The following functions and expressions are implemented in pyiga.vform and have the same semantics as in the UFL language (see the UFL documentation):

dx Dx() grad() div() curl() as_vector() as_matrix() inner() dot() tr() det() inv() cross() outer() abs() sqrt() exp() log() sin() cos() tan()

In addition, all expressions have the members Expr.dx() for partial derivatives (analogous to the global function Dx()), Expr.T for transposing matrices, and Expr.dot() which is analogous to the global dot() function. Vector and matrix expressions can be indexed and sliced using the standard Python [] operator. Expressions also support the standard arithmetic operators +, -, *, /, **.

Compiling and assembling

Once a vform has been defined, it has to be compiled into efficient code and then invoked in order to assemble the desired matrix or vector. Currently, there is only one backend in pyiga which is based on Cython – the vform is translated into Cython code, compiled on the fly and loaded as a dynamic module. The compiled modules are cached so that compiling a given vform for a second time does not recompile the code.
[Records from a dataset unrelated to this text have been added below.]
Source: an optimization exercise on an open RTL-to-GDS flow (aim: small area and few clock cycles per item). Production flows keep margins and buffers that such runs may drop. Function was checked by simulation only, so behaviour that the tests miss may differ from the original. Power figures rest on the tool's default switching activity, not on a simulated workload.

## job 101
Design pedal_noise_and_drift_monitor, start of the top module:
module pedal_noise_and_drift_monitor #(
    parameter int unsigned TRAVEL_MAX = 1023
) (
    input  logic                          aclk,
    input  logic                          aresetn,
    input  logic                          s_valid,
    output logic                          s_ready,
    input  logic [52:0]                   s_data,
    output logic                          m_valid,
    input  logic                          m_ready,
    output logic [8:0]                    m_data,
    input  logic                          psel,
    input  logic                          penable,
    input  logic                          pwrite,
    input  logic [pndm_pkg::PADDR_W-1:0]  paddr,
    input  logic [31:0]                   pwdata,
    output logic [31:0]                   prdata,
    output logic                          pready
);
    pndm_pkg::in_t  s_item;
    pndm_pkg::out_t result;
    logic out_valid_reg;
    logic accept;
    assign s_item  = pndm_pkg::in_t'(s_data);
    assign s_ready = !out_valid_reg || m_ready;
    assign accept  = s_valid && s_ready;
    assign m_valid = out_valid_reg;
    assign m_data  = 9'(result);
    always_ff @(posedge aclk) begin
        if (!aresetn) begin
            out_valid_reg <= 1'b0;
        end else if (s_ready) begin
            out_valid_reg <= s_valid;
        end
    end
    pndm_pkg::cfg_t                 cfg_reg;
    logic [pndm_pkg::REG_IDX_W-1:0] idx;
    logic                 wr_en;
    assign idx    = paddr[pndm_pkg::PADDR_W-1:2];
    assign wr_en  = psel && penable && pwrite;
    assign pready = 1'b1;
    always_ff @(posedge aclk) begin
        if (!aresetn) begin
            cfg_reg.enables       <= pndm_pkg::RST_ENABLES;
            cfg_reg.gas_idle_max  <= pndm_pkg::RST_GAS_IDLE_MAX;
            cfg_reg.gas_full_min  <= pndm_pkg::RST_GAS_FULL_MIN;
            cfg_reg.clutch_margin <= pndm_pkg::RST_CLUTCH_MARGIN;
            cfg_reg.clutch_repeat <= pndm_pkg::RST_CLUTCH_REPEAT;
            cfg_reg.window_ms_q   <= pndm_pkg::RST_WINDOW_MS ^ pndm_pkg::LQ_MASK;
            cfg_reg.timeout_ms_q  <= pndm_pkg::RST_TIMEOUT_MS ^ pndm_pkg::LQ_MASK;
  ...
==> flow/config.mk <==
export PLATFORM = sky130hd
export DESIGN_NAME = pedal_noise_and_drift_monitor
export DESIGN_NICKNAME = pedal_noise_and_drift_monitor
export VERILOG_FILES = /design/flow/design.v
export SDC_FILE = /design/flow/constraint.sdc
export NUM_CORES = 4
export LEC_CHECK = 0
export ABC_AREA = 1
export CAP_MARGIN = 20
export CORE_MARGIN = 2
export CORE_UTILIZATION = 80
export SLEW_MARGIN = 20
export SYNTH_HIERARCHICAL = 1
==> flow/constraint.sdc <==
create_clock -name core_clock -period 12.0 [get_ports {aclk}]
set_input_delay 2.4000 -clock core_clock [delete_from_list [all_inputs] [get_ports {aclk}]]
set_output_delay 2.4000 -clock core_clock [all_outputs]
set_load 0.01 [all_outputs]
standard.sh (not shown) runs the stock make flow with config.mk's settings and CLKGATE_MAP_FILE= SYNTH_SCRIPT=/design/flow/synth_recipe.tcl, a recipe that flattens the netlist after the stock synthesis.
==> flow/flow/run.sh <==
#!/bin/bash
# Layout flow: the standard ORFS flow, with smaller port buffers and a
# clock tree without dummy loads. Each step's output goes to a log of its own.
set -euo pipefail
bash standard.sh synth > synth.log 2>&1
bash standard.sh \
    "BUFFER_PORTS_ARGS=-buffer_cell sky130_fd_sc_hd__buf_1" \
    "CTS_ARGS=-sink_clustering_enable -repair_clock_nets -dont_use_dummy_load -root_buf sky130_fd_sc_hd__clkbuf_8 -buf_list sky130_fd_sc_hd__clkbuf_4 -sink_clustering_size 10 -sink_clustering_max_diameter 35" \
    finish > layout.log 2>&1
Testbench counts of job 101, summed over its fixed seeds: cycles 16,008, items 16,000.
Below is an example for assembling the Laplace variational form defined in the section A simple example:

from pyiga import assemble, bspline, geometry

# define the trial space
kv = bspline.make_knots(3, 0.0, 1.0, 20)
kvs = (kv, kv)   # 2D tensor product spline space

# define the geometry map
geo = geometry.quarter_annulus()   # NURBS quarter annulus

A = assemble.assemble_vf(stiffness_vf(2), kvs, geo=geo, symmetric=True)
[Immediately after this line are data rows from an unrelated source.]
Context: an optimization exercise on an open-source flow, tuned for small area. The choices shown serve that exercise and are no tape-out recipe.
The RTL was checked by simulation tests, not by an equivalence proof against the original design.
No activity file was given, so power comes from the tool's default toggle rates.

==> inputs of v21 <==
==> flow/design.v <==
package reg_file_pkg;
    typedef enum logic {
        CLEAR = 1'b0,
        READY = 1'b1
    } rf_state_t;
    localparam int DEF_DATA_W = 32;
    localparam int DEF_ADDR_W = 5;
    function automatic int port_off(input int port, input int width);
        port_off = port * width;
    endfunction
endpackage
module rf_scoreboard
#(
    parameter int ADDR_W = reg_file_pkg::DEF_ADDR_W
) (
    input  logic                 clk,
    input  logic [2**ADDR_W-1:1] set,
    input  logic [2**ADDR_W-1:1] keep,
    output logic [2**ADDR_W-1:0] busy
);
    localparam int DEPTH = 2**ADDR_W;
    logic [DEPTH-1:1] busy_reg;
    always_ff @(posedge clk) begin
        busy_reg <= set | (busy_reg & keep);
    end
    assign busy = {busy_reg, 1'b0};
endmodule
module reg_file_sb
#(
    parameter int DATA_W = reg_file_pkg::DEF_DATA_W,
    parameter int ADDR_W = reg_file_pkg::DEF_ADDR_W,
    parameter int NRD    = 3
) (
    input  logic                  clk,
    input  logic                  rst,
    output logic                  init_done,
    input  logic [NRD*ADDR_W-1:0] ra,
    output logic [NRD*DATA_W-1:0] rd,
    output logic [NRD-1:0]        rd_busy,
    input  logic                  we0,
    input  logic [ADDR_W-1:0]     wa0,
    input  logic [DATA_W-1:0]     wd0,
    input  logic                  we1,
    input  logic [ADDR_W-1:0]     wa1,
    input  logic [DATA_W-1:0]     wd1,
    input  logic                  set_busy,
    input  logic [ADDR_W-1:0]     set_addr,
    input  logic [ADDR_W-1:0]     dbg_addr,
    output logic [DATA_W-1:0]     dbg_data
);
    localparam int DEPTH = 2**ADDR_W;
    logic [ADDR_W-1:0] clr_cnt;
    logic              ready;
    logic              phase;
    always_ff @(posedge clk or posedge rst) begin
        if (rst) begin
            clr_cnt <= '0;
            ready   <= 1'b0;
        end else begin
            clr_cnt <= clr_cnt + 1'b1;
            if (&clr_cnt) begin
                ready <= 1'b1;
            end
        end
    end
    assign phase     = clr_cnt[0];
    assign init_done = ready;
    logic [DATA_W-1:0] wd1x, wd0x;
    assign wd1x = wd1 ^ {DATA_W{phase}};
    assign wd0x = (wd0 & {DATA_W{ready}}) ^ {DATA_W{phase}};
    logic [DATA_W-1:0] rf [1:DEPTH-1];
    logic [DEPTH-1:0]  busy;
    logic [DEPTH-1:1] dec1, dec0, decs;
    logic [DEPTH-1:1] s1, s0, h;
    for (genvar r = 1; r < DEPTH; r++) begin : g_dec
        assign dec1[r] = we1 && (wa1 == ADDR_W'(r));
        assign dec0[r] = we0 && (wa0 == ADDR_W'(r));
        assign decs[r] = ready && set_busy && (set_addr == ADDR_W'(r));
        assign s1[r] = ready && dec1[r];
        assign s0[r] = !ready || (dec0[r] && !dec1[r]);
        assign h[r]  = ready && !dec1[r] && !dec0[r];
    end
    genvar gr;
    generate
        for (gr = 1; gr < DEPTH; gr++) begin : g_row
            logic [DATA_W-1:0] d;
            for (genvar b = 0; b < DATA_W; b++) begin : g_bit
                rf_ao222n u_d (.a0(s1[gr]), .b0(wd1x[b]), .a1(s0[gr]), .b1(wd0x[b]),
                               .a2(h[gr]), .b2(rf[gr][b]), .yn(d[b]));
            end
            always_ff @(posedge clk) begin
                rf[gr] <= d;
            end
        end
    endgenerate
    rf_scoreboard #(
        .ADDR_W(ADDR_W)
    ) u_scoreboard (
        .clk  (clk),
        .set  (decs),
        .keep (h),
        .busy (busy)
    );
    genvar gi;
    generate
        for (gi = 0; gi < NRD; gi++) begin : g_rd
            logic [ADDR_W-1:0] addr;
            logic              hit1, hit0, nz, sw1, sw0, sa, inv;
            logic [DEPTH:0]    sel;
            logic [DATA_W-1:0] data;
            assign addr = ra[reg_file_pkg::port_off(gi, ADDR_W) +: ADDR_W];
            assign hit1 = we1 && (wa1 == addr);
            assign hit0 = we0 && (wa0 == addr);
            assign nz   = ready && (addr != '0);
            assign sw1  = nz && hit1;
            assign sw0  = nz && !hit1 && hit0;
            assign sa   = nz && !hit1 && !hit0;
            assign inv  = nz && phase;
            assign sel[0] = sw1;
            assign sel[1] = sw0;
            for (genvar r = 1; r < DEPTH; r++) begin : g_sel
                assign sel[r+1] = sa && (addr == ADDR_W'(r));
            end
            for (genvar b = 0; b < DATA_W; b++) begin : g_bit
                logic [DEPTH:0] din;
                assign din[0] = wd1x[b];
                assign din[1] = wd0x[b];
                for (genvar r = 1; r < DEPTH; r++) begin : g_din
                    assign din[r+1] = rf[r][b];
                end
                rf_aomux #(.N(DEPTH+1)) u_mux (.d(din), .s(sel), .inv(inv), .y(data[b]));
            end
            assign rd[reg_file_pkg::port_off(gi, DATA_W) +: DATA_W] = data;
            rf_aomux #(.N(DEPTH-1), .INV(1'b0)) u_busy (.d(busy[DEPTH-1:1]), .s(sel[DEPTH:2]),
                                            .inv(1'b0), .y(rd_busy[gi]));
        end
    endgenerate
    logic [DEPTH-2:0] dsel;
    logic             dinv;
    assign dinv = ready && (dbg_addr != '0) && phase;
    for (genvar r = 1; r < DEPTH; r++) begin : g_dsel
        assign dsel[r-1] = ready && (dbg_addr == ADDR_W'(r));
    end
    for (genvar b = 0; b < DATA_W; b++) begin : g_dbg
        logic [DEPTH-2:0] din;
        for (genvar r = 1; r < DEPTH; r++) begin : g_din
            assign din[r-1] = rf[r][b];
        end
        rf_aomux #(.N(DEPTH-1)) u_mux (.d(din), .s(dsel), .inv(dinv), .y(dbg_data[b]));
    end
endmodule
module rf_aomux
#(
    parameter int N   = 2,
    parameter bit INV = 1'b1
) (
    input  logic [N-1:0] d,
    input  logic [N-1:0] s,
    input  logic         inv,
    output logic         y
);
    localparam int NG = (N + 2) / 3;
    localparam int NF = N / 3;
    localparam int NP = (NG + 3) / 4;
    logic [NG-1:0] gn;
    logic [NP-1:0] p;
    for (genvar g = 0; g < NF; g++) begin : g_grp
        rf_ao222n u_g (.a0(s[3*g]), .b0(d[3*g]), .a1(s[3*g+1]), .b1(d[3*g+1]),
                       .a2(s[3*g+2]), .b2(d[3*g+2]), .yn(gn[g]));
    end
    if (N % 3 == 2) begin : g_two
        rf_ao22n u_g (.a0(s[N-2]), .b0(d[N-2]), .a1(s[N-1]), .b1(d[N-1]), .yn(gn[NF]));
    end else if (N % 3 == 1) begin : g_one
        assign gn[NF] = ~(s[N-1] & d[N-1]);
    end
    for (genvar q = 0; q < NP; q++) begin : g_red
        localparam int LO = 4 * q;
        localparam int HI = (4 * q + 3 < NG) ? 4 * q + 3 : NG - 1;
        rf_nandn #(.N(HI - LO + 1)) u_n (.a(gn[HI:LO]), .y(p[q]));
    end
    if (INV) begin : g_inv
        rf_orx #(.N(NP)) u_or (.a(p), .inv(inv), .y(y));
    end else begin : g_noinv
        assign y = |p;
    end
endmodule
module rf_nandn
#(
    parameter int N = 2
) (
    input  logic [N-1:0] a,
    output logic         y
);
    assign y = ~&a;
endmodule
module rf_orx
#(
    parameter int N = 2
) (
    input  logic [N-1:0] a,
    input  logic         inv,
    output logic         y
);
    logic n;
    rf_norn #(.N(N)) u_n (.a(a), .y(n));
    rf_xnor2 u_x (.a(n), .b(inv), .y(y));
endmodule
module rf_norn
#(
    parameter int N = 2
) (
    input  logic [N-1:0] a,
    output logic         y
);
    assign y = ~|a;
endmodule
module rf_xnor2 (
    input  logic a, b,
    output logic y
);
    assign y = ~(a ^ b);
endmodule
module rf_ao222n (
    input  logic a0, b0, a1, b1, a2, b2,
    output logic yn
);
    assign yn = ~((a0 & b0) | (a1 & b1) | (a2 & b2));
endmodule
Any further input functions the assembler requires can be passed as further keyword arguments in the call to assemble_vf(). The function will automatically detect whether the VForm has arity 1 or 2 and generate a vector or a matrix correspondingly.

Manual compilation of the variational form

Sometimes it may be necessary to directly work with the assembler class that results from compiling a VForm. The functions used for compilation are contained in the pyiga.compile module, and the resulting matrices can be computed using the pyiga.assemble.assemble_entries() functions.

Using these functions, the Laplace variational form defined above can be assembled as follows:

from pyiga import compile, assemble, bspline, geometry

# compile the vform into an assembler class
Asm = compile.compile_vform(laplace_vf(2))

# define the trial space
kv = bspline.make_knots(3, 0.0, 1.0, 20)
kvs = (kv, kv)   # 2D tensor product spline space

# define the geometry map
geo = geometry.quarter_annulus()   # NURBS quarter annulus

A = assemble.assemble_entries(Asm(kvs, geo=geo), symmetric=True)

The geometry map is passed using geo= to the constructor of the assembler class, and further input functions defined as described in the section Working with coefficient functions can be passed in the same way using their given name as the keyword.

The resulting object A is a sparse matrix in CSR format; different matrix formats can be chosen by passing the format= keyword argument to assemble_entries(). The argument symmetric=True takes advantage of the symmetry of the bilinear form in order to speed up the assembly.